The discourse on human security and humanitarianism has become an important indicator of the agendas of IGOs, agencies and non-state actors in their contribution to sustainable development and peace. These actors, with access, reach and legitimacy are crucial in the evolving peacebuilding consensus. In their conditional relationships with recipients, donors, IGOs and international financial institutions, non-state actors have developed the capacity for the most intimate forms of interventions in civil society in order to develop civil peace and contribute to the broader understanding of sustainable peace and development through the institutionalisation of bottom-up forms of governance, engendered in the liberal peace.
The concept of DPMs was developed to address sustained development and to facilitate the institutionalisation of the liberal peace on the African continent. The DPMs framework constitutes a very ambitious concept that focuses on the realisation of the AU and NEPAD‟s priorities through an integrated plan or framework for post-conflict reconstruction and development.
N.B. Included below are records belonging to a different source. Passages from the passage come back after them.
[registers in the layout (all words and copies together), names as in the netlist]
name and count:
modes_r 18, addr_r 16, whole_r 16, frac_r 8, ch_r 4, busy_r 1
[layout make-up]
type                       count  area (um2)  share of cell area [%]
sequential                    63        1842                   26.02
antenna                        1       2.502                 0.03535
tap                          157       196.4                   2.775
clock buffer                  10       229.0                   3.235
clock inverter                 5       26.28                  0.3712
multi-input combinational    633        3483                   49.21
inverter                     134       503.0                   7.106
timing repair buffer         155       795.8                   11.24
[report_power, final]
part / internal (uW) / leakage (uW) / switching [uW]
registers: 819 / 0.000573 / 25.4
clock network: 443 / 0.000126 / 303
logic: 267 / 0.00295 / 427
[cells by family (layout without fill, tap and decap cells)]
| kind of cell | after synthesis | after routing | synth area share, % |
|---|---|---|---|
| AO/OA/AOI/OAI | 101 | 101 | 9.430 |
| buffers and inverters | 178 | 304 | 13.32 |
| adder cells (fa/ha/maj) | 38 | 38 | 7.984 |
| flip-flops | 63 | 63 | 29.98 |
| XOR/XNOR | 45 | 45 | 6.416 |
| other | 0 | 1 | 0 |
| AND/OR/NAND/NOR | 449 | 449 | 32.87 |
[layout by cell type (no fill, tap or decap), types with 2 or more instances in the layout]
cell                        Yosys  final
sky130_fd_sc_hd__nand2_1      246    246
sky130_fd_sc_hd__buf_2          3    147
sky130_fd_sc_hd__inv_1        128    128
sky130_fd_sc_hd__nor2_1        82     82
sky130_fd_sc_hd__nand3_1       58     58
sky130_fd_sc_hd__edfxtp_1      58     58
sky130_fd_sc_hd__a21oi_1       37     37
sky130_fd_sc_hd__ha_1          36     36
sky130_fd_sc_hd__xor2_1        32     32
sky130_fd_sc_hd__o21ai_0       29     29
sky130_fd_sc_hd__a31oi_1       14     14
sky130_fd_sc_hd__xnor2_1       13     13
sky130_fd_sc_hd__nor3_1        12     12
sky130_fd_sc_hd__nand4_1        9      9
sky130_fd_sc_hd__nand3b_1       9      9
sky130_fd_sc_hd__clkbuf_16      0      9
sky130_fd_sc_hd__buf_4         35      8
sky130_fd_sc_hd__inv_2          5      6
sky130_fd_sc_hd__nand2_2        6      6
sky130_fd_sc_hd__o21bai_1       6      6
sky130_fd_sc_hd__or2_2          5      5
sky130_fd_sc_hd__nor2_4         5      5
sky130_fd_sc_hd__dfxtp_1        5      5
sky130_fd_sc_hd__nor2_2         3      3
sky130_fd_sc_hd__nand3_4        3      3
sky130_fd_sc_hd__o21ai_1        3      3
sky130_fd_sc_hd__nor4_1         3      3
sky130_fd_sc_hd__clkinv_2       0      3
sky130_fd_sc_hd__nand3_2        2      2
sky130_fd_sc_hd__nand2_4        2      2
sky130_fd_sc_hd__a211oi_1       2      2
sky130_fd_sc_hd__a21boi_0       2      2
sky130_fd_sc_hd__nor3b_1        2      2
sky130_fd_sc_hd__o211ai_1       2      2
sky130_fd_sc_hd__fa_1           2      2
Proponents of the concept purport that DPMs will provide a framework and practical paradigm towards achieving sustainable political and economic development that will, furthermore, advance democracy, as well as regional integration and co-operation through the dismantling of exploitative war economies. It is also contended that DPMs will create platforms for policy reforms and set the scene for increased
investment through the dismantling of war economies. This premise will be explored in Chapter 3 of this study.